TASK OBJECTIVE:
In the entries below, find every line with "Highest" and copy it.
★ ★ ★
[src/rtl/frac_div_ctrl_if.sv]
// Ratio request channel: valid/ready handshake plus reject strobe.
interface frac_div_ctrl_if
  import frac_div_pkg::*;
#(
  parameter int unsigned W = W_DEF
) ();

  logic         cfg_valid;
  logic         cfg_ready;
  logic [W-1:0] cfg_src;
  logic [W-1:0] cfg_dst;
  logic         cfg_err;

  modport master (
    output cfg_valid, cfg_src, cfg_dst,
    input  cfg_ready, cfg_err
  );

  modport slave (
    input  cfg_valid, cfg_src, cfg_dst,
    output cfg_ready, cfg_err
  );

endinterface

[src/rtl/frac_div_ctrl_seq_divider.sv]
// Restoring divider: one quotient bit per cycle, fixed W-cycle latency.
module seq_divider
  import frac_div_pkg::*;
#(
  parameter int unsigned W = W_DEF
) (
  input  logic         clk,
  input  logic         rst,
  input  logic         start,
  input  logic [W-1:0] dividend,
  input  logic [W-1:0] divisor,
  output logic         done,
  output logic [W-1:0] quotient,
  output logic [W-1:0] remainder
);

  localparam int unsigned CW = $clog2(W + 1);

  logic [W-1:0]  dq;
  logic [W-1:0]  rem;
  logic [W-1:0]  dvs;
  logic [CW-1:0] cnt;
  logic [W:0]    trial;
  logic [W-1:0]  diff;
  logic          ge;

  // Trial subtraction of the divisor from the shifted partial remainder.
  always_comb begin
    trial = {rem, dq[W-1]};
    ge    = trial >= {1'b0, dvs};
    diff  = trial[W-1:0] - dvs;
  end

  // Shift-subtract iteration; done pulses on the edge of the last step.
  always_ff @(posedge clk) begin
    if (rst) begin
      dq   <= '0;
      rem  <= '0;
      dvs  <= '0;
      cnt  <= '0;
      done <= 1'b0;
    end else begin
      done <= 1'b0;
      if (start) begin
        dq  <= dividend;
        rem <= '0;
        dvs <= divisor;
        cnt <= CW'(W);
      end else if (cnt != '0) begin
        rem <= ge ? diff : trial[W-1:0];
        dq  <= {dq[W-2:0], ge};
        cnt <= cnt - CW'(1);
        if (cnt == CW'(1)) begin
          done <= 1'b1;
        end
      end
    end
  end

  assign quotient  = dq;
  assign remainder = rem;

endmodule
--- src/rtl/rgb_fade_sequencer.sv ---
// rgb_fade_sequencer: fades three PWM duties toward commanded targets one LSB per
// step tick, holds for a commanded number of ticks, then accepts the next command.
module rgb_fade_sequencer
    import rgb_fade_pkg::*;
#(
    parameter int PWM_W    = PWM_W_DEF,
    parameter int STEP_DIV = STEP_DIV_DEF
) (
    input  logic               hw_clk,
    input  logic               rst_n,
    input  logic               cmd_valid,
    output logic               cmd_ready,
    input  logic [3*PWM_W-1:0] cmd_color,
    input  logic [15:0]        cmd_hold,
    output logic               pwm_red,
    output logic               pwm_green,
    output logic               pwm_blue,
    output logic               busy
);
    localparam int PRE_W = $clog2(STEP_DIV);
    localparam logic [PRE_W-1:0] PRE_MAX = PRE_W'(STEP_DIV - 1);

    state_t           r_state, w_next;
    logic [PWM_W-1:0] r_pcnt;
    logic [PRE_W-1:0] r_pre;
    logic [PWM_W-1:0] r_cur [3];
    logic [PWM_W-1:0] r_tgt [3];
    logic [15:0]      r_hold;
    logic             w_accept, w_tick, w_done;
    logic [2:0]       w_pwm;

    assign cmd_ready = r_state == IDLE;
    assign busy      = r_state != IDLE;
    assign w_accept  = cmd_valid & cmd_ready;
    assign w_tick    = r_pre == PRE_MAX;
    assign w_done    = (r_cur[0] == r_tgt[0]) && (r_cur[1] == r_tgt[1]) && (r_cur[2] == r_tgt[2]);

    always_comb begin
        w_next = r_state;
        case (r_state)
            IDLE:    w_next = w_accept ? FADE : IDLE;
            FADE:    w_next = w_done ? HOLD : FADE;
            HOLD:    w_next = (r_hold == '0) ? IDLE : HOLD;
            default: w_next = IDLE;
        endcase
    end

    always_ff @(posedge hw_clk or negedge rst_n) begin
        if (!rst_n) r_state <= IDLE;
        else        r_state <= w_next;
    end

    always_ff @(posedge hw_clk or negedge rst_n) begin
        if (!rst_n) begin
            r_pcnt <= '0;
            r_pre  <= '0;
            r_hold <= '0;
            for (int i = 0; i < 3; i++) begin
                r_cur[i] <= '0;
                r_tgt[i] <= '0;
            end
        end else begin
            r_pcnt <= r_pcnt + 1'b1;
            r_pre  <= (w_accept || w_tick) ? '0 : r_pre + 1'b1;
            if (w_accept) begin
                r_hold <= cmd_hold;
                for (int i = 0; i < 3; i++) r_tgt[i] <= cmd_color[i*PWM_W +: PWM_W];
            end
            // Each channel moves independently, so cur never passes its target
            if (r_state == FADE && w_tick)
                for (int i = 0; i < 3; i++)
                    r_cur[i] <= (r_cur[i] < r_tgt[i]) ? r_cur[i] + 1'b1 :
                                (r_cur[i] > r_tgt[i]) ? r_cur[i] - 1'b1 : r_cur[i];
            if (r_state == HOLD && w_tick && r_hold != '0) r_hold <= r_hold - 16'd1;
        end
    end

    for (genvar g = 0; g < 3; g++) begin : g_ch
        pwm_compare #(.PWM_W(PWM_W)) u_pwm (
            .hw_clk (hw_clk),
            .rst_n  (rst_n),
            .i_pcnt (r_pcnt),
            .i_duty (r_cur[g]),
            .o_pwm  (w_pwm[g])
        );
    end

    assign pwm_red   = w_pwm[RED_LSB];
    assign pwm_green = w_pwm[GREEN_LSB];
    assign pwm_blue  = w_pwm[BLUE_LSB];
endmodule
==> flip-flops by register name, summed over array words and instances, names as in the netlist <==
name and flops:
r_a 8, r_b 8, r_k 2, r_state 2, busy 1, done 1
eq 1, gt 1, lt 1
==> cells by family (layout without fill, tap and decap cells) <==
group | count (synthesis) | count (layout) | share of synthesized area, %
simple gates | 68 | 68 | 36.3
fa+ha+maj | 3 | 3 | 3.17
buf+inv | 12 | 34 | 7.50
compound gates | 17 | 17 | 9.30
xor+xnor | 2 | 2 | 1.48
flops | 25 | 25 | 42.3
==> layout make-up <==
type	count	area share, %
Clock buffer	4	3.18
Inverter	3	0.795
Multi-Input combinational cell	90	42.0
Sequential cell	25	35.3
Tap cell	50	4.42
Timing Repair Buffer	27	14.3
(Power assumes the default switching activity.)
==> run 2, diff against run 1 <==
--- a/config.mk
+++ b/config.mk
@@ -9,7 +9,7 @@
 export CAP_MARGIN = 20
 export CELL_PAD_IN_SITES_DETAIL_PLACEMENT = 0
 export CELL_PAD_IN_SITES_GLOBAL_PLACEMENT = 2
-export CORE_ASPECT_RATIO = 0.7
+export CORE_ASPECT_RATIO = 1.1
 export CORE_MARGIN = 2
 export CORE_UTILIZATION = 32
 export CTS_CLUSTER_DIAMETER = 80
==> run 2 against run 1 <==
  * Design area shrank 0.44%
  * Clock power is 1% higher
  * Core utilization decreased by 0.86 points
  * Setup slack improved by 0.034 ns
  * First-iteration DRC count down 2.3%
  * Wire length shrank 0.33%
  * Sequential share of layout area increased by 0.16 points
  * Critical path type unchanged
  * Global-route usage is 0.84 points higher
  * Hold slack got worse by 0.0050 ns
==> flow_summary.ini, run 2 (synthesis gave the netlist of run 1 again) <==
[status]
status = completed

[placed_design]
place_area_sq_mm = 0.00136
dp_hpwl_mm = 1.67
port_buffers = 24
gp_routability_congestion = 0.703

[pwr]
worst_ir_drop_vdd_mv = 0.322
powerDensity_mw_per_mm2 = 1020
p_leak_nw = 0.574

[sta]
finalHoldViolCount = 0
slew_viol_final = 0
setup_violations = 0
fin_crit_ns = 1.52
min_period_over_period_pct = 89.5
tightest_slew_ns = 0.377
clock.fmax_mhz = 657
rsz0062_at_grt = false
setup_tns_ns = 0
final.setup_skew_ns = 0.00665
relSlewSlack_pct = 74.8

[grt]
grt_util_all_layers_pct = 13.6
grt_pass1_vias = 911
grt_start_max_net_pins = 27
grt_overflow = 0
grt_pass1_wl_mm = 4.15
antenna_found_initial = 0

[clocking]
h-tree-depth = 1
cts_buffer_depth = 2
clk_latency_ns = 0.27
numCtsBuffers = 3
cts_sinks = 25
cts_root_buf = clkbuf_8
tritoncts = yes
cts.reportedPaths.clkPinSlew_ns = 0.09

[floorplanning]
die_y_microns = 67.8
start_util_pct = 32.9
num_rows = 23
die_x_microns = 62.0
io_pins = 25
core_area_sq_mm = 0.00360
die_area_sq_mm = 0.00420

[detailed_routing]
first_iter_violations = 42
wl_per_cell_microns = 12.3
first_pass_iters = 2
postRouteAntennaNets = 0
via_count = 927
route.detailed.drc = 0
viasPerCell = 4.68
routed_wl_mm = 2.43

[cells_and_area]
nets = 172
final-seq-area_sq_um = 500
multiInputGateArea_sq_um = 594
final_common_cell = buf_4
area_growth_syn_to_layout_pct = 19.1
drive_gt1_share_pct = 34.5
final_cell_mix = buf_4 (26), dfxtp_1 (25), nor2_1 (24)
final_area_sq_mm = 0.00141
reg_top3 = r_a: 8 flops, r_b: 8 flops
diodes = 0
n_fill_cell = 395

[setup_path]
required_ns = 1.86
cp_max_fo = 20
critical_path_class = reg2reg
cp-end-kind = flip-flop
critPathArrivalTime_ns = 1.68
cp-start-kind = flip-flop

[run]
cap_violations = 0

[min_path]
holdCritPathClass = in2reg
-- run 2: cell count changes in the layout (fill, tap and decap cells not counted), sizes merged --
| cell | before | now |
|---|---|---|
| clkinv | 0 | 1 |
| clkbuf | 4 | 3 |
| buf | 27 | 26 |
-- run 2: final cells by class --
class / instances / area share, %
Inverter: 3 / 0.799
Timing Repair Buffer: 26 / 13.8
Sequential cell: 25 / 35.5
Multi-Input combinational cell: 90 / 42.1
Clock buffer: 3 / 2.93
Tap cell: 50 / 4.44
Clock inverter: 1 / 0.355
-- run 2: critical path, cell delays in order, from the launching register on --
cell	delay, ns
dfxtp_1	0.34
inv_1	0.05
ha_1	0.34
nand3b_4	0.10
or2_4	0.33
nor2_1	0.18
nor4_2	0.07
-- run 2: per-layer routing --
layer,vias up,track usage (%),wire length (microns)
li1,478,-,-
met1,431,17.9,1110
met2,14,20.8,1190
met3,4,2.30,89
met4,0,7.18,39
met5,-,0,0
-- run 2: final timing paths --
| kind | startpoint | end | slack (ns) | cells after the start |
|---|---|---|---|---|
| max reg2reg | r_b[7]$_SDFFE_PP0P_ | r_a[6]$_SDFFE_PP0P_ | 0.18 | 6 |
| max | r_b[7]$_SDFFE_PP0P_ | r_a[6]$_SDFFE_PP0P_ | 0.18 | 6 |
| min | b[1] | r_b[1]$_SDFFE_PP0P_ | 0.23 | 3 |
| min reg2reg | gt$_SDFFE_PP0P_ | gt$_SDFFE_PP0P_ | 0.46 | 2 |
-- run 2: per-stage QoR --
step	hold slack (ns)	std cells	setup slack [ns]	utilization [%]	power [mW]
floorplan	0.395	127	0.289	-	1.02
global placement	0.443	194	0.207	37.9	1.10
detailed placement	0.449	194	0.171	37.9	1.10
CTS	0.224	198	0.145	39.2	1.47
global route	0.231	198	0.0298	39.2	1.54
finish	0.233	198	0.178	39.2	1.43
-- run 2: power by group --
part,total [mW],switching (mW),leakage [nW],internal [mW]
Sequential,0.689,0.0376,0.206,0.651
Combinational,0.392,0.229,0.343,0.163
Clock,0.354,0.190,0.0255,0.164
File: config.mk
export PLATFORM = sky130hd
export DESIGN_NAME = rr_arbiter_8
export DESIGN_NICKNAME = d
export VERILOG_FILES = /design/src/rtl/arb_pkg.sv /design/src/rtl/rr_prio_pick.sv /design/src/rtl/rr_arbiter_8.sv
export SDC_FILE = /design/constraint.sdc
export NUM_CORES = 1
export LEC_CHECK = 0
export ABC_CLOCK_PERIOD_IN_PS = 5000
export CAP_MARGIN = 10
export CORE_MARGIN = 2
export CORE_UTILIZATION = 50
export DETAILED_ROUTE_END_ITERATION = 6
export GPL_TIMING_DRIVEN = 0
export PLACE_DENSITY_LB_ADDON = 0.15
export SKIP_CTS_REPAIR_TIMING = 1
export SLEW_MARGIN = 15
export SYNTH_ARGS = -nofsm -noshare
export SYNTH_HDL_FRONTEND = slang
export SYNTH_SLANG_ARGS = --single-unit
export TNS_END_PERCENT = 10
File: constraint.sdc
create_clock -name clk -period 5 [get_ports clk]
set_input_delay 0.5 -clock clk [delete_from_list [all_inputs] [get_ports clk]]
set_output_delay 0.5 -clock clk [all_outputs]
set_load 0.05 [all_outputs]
★ ★ ★
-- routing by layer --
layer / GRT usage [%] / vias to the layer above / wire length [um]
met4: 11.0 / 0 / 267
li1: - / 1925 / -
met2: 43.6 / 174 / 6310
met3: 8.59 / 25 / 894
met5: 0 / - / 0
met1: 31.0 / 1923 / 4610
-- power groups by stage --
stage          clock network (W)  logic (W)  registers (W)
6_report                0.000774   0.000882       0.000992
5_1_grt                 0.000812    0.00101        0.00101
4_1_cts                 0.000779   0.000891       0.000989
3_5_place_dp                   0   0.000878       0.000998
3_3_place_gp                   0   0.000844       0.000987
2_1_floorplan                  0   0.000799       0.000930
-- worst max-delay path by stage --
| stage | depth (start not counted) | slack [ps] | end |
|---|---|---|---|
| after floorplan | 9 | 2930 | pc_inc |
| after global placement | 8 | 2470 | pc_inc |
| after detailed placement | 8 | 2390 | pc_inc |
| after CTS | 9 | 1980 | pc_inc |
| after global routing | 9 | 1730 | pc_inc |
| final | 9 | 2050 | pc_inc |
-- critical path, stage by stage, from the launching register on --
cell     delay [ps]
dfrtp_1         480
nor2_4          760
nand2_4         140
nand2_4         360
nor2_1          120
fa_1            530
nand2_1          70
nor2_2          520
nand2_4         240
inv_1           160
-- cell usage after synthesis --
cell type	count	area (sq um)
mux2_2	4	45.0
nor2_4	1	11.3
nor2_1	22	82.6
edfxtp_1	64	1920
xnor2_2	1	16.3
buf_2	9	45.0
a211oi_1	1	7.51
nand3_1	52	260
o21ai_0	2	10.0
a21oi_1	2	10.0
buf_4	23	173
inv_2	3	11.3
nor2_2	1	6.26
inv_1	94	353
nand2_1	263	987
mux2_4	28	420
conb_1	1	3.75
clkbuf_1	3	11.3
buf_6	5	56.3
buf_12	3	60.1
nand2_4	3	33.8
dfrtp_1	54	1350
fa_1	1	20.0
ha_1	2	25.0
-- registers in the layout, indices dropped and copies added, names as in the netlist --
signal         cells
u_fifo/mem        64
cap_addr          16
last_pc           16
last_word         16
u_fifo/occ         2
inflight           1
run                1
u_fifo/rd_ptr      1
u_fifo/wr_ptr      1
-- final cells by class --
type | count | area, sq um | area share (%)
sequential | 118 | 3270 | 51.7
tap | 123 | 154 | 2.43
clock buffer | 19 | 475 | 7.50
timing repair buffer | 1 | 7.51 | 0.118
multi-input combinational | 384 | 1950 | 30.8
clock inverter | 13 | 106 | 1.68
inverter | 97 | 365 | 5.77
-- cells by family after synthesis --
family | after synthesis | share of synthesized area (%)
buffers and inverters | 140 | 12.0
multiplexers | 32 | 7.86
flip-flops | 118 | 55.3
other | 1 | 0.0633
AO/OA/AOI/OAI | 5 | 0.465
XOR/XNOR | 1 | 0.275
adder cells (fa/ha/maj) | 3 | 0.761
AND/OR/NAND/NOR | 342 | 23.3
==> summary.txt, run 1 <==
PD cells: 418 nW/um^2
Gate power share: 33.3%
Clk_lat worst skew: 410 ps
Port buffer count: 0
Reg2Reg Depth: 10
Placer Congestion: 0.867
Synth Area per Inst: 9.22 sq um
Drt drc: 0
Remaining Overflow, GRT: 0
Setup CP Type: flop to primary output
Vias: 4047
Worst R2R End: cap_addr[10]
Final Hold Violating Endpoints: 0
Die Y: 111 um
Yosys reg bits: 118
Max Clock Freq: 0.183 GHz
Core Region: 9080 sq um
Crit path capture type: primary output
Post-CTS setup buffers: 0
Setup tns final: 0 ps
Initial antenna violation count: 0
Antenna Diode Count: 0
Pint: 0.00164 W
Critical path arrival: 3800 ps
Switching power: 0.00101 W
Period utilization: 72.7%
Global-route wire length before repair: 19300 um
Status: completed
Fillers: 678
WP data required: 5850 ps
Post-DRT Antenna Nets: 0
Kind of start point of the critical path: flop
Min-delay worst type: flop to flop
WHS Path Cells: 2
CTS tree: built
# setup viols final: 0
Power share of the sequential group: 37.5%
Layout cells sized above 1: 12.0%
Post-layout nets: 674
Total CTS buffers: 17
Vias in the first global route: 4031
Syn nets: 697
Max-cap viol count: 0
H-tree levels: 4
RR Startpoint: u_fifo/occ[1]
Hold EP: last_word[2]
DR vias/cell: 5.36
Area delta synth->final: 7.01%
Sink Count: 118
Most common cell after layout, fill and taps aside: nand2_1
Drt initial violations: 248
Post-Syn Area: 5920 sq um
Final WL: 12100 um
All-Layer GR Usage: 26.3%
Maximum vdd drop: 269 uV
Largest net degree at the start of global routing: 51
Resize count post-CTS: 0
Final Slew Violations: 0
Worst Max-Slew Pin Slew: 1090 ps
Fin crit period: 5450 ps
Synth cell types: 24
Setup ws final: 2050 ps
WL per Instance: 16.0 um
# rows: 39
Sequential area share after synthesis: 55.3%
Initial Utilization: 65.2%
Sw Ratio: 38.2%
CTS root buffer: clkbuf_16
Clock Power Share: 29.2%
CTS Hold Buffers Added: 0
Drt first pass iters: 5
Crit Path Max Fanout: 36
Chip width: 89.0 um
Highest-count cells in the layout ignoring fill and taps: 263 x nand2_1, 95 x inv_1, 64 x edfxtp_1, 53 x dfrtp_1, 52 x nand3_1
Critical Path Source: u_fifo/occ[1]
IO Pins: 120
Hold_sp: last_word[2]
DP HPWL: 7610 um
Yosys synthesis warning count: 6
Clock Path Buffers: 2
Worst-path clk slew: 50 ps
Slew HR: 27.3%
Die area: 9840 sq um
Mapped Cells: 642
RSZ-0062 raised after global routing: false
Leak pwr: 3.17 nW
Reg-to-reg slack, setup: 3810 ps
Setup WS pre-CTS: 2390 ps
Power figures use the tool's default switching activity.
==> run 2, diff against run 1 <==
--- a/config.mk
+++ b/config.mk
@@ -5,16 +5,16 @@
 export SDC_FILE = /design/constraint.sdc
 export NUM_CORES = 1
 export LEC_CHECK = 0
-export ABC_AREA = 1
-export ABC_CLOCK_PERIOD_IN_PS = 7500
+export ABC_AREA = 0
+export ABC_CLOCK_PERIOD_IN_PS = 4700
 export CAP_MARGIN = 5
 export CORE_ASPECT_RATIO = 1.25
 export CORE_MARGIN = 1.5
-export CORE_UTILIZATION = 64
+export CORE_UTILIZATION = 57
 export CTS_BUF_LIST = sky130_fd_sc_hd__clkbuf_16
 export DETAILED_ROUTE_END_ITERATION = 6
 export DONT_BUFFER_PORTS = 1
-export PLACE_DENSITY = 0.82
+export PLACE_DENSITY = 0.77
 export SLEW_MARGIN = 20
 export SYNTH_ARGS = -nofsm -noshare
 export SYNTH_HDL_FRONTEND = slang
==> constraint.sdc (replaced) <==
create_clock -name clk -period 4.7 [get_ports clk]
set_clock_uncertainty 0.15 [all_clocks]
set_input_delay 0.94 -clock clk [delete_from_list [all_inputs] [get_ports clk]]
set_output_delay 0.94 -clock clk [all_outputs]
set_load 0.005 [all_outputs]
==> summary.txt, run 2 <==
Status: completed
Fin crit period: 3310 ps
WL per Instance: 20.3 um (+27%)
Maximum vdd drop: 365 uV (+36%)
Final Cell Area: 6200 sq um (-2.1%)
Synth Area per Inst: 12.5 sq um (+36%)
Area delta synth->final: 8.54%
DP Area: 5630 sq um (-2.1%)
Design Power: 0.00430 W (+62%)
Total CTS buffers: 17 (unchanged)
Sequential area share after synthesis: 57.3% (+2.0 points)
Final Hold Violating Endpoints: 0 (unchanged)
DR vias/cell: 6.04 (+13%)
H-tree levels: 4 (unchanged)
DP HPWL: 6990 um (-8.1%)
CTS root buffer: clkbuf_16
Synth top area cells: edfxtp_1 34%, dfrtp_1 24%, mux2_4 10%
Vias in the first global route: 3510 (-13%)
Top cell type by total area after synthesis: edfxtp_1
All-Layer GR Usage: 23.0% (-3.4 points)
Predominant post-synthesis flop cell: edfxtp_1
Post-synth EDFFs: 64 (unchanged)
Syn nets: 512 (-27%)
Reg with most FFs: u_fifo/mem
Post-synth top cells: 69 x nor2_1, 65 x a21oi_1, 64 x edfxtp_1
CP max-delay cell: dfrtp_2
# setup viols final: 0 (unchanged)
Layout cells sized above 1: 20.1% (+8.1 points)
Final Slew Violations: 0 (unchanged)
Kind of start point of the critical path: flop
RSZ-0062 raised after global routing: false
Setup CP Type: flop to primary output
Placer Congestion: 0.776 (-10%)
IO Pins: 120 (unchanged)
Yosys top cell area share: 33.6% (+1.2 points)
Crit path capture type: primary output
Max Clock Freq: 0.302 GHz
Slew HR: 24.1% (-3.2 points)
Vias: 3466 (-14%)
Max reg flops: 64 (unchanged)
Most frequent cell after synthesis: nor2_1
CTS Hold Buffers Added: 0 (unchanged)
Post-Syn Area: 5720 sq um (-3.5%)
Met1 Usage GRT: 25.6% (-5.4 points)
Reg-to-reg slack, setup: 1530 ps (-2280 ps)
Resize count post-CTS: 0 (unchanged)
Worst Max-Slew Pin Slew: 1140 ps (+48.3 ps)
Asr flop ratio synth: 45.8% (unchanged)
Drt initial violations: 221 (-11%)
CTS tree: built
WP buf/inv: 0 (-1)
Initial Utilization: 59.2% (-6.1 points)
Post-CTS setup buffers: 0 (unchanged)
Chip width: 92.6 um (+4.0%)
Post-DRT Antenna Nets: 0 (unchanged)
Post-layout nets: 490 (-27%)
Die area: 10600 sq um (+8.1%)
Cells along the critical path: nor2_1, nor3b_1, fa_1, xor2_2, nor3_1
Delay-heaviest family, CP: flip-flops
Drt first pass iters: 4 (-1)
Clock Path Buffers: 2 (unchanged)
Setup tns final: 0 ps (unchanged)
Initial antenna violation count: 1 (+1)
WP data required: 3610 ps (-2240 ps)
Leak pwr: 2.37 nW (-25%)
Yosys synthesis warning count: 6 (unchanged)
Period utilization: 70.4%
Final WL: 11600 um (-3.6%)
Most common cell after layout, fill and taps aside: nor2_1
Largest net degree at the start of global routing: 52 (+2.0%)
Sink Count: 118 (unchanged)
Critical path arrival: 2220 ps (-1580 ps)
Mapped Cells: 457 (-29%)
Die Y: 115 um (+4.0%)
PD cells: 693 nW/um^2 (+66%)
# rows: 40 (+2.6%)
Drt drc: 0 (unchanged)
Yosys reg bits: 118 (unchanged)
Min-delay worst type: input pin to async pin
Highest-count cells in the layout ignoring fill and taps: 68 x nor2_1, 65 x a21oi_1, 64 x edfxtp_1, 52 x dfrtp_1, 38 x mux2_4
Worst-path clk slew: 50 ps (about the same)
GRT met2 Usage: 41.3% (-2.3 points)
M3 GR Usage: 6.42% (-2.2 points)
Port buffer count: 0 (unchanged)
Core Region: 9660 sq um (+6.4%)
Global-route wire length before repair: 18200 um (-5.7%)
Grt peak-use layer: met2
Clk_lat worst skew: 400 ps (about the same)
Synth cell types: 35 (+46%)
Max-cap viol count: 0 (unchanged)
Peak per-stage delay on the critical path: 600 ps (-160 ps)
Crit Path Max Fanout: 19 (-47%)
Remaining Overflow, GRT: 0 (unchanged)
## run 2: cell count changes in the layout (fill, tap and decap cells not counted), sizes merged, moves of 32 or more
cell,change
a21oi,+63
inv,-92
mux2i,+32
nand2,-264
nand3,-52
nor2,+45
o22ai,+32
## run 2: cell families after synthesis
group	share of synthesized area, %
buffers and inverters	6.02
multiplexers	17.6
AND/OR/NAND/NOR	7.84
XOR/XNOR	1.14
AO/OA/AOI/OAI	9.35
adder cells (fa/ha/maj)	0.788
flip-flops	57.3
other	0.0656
★ ★ ★
WRITTEN SOLUTION:
Highest-count cells in the layout ignoring fill and taps: 263 x nand2_1, 95 x inv_1, 64 x edfxtp_1, 53 x dfrtp_1, 52 x nand3_1
Highest-count cells in the layout ignoring fill and taps: 68 x nor2_1, 65 x a21oi_1, 64 x edfxtp_1, 52 x dfrtp_1, 38 x mux2_4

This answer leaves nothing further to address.